◆ Dataset excerpts
>>>>

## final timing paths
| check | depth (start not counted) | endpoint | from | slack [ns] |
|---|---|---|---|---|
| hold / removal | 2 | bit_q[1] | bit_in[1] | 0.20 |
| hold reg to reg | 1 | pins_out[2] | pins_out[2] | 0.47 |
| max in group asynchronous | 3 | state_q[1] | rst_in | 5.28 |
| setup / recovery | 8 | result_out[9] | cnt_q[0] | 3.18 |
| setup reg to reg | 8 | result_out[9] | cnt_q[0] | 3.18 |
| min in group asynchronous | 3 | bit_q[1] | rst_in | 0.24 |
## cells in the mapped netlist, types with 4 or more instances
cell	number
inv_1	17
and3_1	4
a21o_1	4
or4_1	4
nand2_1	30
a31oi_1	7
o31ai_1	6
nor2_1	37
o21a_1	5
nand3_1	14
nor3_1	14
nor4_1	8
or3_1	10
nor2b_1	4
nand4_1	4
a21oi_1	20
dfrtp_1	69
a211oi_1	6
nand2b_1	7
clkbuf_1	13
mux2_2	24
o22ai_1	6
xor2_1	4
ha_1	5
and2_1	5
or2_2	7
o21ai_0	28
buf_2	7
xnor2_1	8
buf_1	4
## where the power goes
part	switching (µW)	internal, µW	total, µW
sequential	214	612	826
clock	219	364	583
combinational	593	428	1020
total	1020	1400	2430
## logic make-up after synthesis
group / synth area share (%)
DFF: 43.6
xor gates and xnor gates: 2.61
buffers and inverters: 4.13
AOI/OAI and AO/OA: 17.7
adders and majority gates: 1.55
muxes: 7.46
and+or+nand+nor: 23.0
==> src/logic/dfal_map.svh <==
/*
  Constants of the diagnostic flag and alert block: flag positions,
  reset values and timing counts.
  Assumes it is included by bare name from the package and the modules.
*/
`ifndef DFAL_MAP_SVH
`define DFAL_MAP_SVH

// Number of diagnostic flags and their bit positions.
`define DFAL_NFLAGS     14
`define DFAL_F_OVP      0
`define DFAL_F_UVP      1
`define DFAL_F_DATA     2
`define DFAL_F_PROTO    3
`define DFAL_F_SH_DED   4
`define DFAL_F_SH_SED   5
`define DFAL_F_NVM_DED  6
`define DFAL_F_NVM_SED  7
`define DFAL_F_OSC_RNG  8
`define DFAL_F_OSC_STK  9
`define DFAL_F_INTERNAL_ANALOG_SUPPLY     10
`define DFAL_F_LOWAMP   11
`define DFAL_F_BUS      12
`define DFAL_F_WDOG     13

// Reset values.
`define DFAL_FLAGS_RST  14'h0000
`define DFAL_ADDR_RST   7'h00
`define DFAL_WD_RST     16'h0000
`define DFAL_OSC_RST    12'h000

// Field widths.
`define DFAL_WD_W       16
`define DFAL_OSC_W      12
`define DFAL_ADDR_W     7
`define DFAL_CW_W       13
`define DFAL_DW         8

// Oscillator gate time in ns, clock period in ns, and gate in cycles.
`define DFAL_GATE_NS    10000
`define DFAL_CLK_NS     40
`define DFAL_GATE_CYC   ((`DFAL_GATE_NS + `DFAL_CLK_NS - 1) / `DFAL_CLK_NS)

`endif

==> src/logic/dfal_pkg.sv <==
/*
  Types of the diagnostic flag and alert block.
  Assumes dfal_map.svh is on the include path.
*/
`include "dfal_map.svh"

package dfal_pkg;

  // Configuration written by the host through the serial port.
  typedef struct packed {
    logic [`DFAL_NFLAGS-1:0] irqEnable;   // Per-flag alert enable.
    logic                    hsDiagEn;    // Force outputs on alert.
    logic                    hsDiagHigh;  // Forced level is high.
    logic                    i2cIrqMode;  // Select pin acts as alert.
    logic                    incrMode;    // Incremental output mode.
    logic [`DFAL_ADDR_W-1:0] slaveAddr;   // Programmed slave address.
    logic [`DFAL_OSC_W-1:0]  oscLow;      // Lowest good frequency.
    logic [`DFAL_OSC_W-1:0]  oscHigh;     // Highest good frequency.
    logic                    writeLock;   // Makes access read-only.
  } dfal_cfg_s;

  // Raw fault levels from the analog checks, asynchronous.
  typedef struct packed {
    logic ovp;          // Supply above nominal plus 10 percent.
    logic uvp;          // Supply below nominal minus 10 percent.
    logic dataFail;     // Internal data access failure.
    logic busFail;      // Internal bus failure.
    logic vddaLow;      // Internal analog supply under limit.
    logic alertPinOv;   // Over-voltage on the select or alert pin.
    logic dataPinOv;    // Over-voltage on the serial data pin.
    logic lowAmp;       // Signal amplitude below minimum.
  } dfal_cond_s;

  // The four high-speed sine and cosine outputs.
  typedef struct packed {
    logic sinePos;
    logic sineNeg;
    logic cosinePos;
    logic cosineNeg;
  } dfal_hs_s;

  // Start-up phase: memory words checked, then normal run.
  typedef enum logic [1:0] {
    DFAL_ST_CHECK = 2'b01,
    DFAL_ST_RUN   = 2'b10
  } dfal_phase_e;

endpackage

<<<<

◆ WHAT YOU NEED TO DO
Quote, word for word, every line from the top of the entries through the line that holds "muxes: 7.46".

◆ TASK RESPONSE
## final timing paths
| check | depth (start not counted) | endpoint | from | slack [ns] |
|---|---|---|---|---|
| hold / removal | 2 | bit_q[1] | bit_in[1] | 0.20 |
| hold reg to reg | 1 | pins_out[2] | pins_out[2] | 0.47 |
| max in group asynchronous | 3 | state_q[1] | rst_in | 5.28 |
| setup / recovery | 8 | result_out[9] | cnt_q[0] | 3.18 |
| setup reg to reg | 8 | result_out[9] | cnt_q[0] | 3.18 |
| min in group asynchronous | 3 | bit_q[1] | rst_in | 0.24 |
## cells in the mapped netlist, types with 4 or more instances
cell	number
inv_1	17
and3_1	4
a21o_1	4
or4_1	4
nand2_1	30
a31oi_1	7
o31ai_1	6
nor2_1	37
o21a_1	5
nand3_1	14
nor3_1	14
nor4_1	8
or3_1	10
nor2b_1	4
nand4_1	4
a21oi_1	20
dfrtp_1	69
a211oi_1	6
nand2b_1	7
clkbuf_1	13
mux2_2	24
o22ai_1	6
xor2_1	4
ha_1	5
and2_1	5
or2_2	7
o21ai_0	28
buf_2	7
xnor2_1	8
buf_1	4
## where the power goes
part	switching (µW)	internal, µW	total, µW
sequential	214	612	826
clock	219	364	583
combinational	593	428	1020
total	1020	1400	2430
## logic make-up after synthesis
group / synth area share (%)
DFF: 43.6
xor gates and xnor gates: 2.61
buffers and inverters: 4.13
AOI/OAI and AO/OA: 17.7
adders and majority gates: 1.55
muxes: 7.46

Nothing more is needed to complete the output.